§ **Aim of the exercise**
Quote exactly and only this range of lines in the data below: the line that holds "kind of cell | Yosys count | synth area share" to the line that holds "global placement: 36400", both included.
(Beginning of Provided records)
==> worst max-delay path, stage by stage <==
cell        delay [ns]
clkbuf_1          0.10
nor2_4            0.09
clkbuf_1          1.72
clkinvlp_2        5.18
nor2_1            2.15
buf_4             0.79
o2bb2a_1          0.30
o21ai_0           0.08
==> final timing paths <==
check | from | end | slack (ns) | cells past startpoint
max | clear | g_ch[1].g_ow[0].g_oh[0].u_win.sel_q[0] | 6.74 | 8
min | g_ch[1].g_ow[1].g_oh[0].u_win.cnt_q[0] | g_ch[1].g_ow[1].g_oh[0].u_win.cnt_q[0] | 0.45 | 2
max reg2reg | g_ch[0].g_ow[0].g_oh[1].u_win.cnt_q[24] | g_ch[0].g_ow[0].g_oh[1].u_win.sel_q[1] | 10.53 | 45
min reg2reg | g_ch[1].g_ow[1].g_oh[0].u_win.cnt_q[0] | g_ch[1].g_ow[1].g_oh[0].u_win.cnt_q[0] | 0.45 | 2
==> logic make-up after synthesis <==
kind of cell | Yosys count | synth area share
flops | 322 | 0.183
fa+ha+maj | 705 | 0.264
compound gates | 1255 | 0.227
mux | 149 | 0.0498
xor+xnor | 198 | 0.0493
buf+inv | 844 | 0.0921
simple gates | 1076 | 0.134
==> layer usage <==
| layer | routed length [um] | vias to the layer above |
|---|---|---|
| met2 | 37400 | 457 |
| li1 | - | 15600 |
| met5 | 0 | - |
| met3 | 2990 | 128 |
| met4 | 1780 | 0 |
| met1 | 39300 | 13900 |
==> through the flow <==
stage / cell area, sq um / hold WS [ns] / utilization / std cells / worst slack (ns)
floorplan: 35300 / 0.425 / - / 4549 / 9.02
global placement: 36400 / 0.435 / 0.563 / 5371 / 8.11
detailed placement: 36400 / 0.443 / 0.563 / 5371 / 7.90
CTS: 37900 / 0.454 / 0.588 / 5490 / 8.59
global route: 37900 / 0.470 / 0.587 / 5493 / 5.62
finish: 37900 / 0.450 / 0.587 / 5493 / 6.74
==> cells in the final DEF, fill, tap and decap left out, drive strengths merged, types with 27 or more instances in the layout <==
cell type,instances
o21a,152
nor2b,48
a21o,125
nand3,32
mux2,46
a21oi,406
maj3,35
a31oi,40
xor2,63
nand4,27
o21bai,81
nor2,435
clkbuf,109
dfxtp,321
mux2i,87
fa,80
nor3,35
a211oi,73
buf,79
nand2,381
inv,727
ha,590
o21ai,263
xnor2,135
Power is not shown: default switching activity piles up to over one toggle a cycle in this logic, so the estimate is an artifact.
(End of Provided records)
§ **Solution to this task**
kind of cell | Yosys count | synth area share
flops | 322 | 0.183
fa+ha+maj | 705 | 0.264
compound gates | 1255 | 0.227
mux | 149 | 0.0498
xor+xnor | 198 | 0.0493
buf+inv | 844 | 0.0921
simple gates | 1076 | 0.134
==> layer usage <==
| layer | routed length [um] | vias to the layer above |
|---|---|---|
| met2 | 37400 | 457 |
| li1 | - | 15600 |
| met5 | 0 | - |
| met3 | 2990 | 128 |
| met4 | 1780 | 0 |
| met1 | 39300 | 13900 |
==> through the flow <==
stage / cell area, sq um / hold WS [ns] / utilization / std cells / worst slack (ns)
floorplan: 35300 / 0.425 / - / 4549 / 9.02
global placement: 36400 / 0.435 / 0.563 / 5371 / 8.11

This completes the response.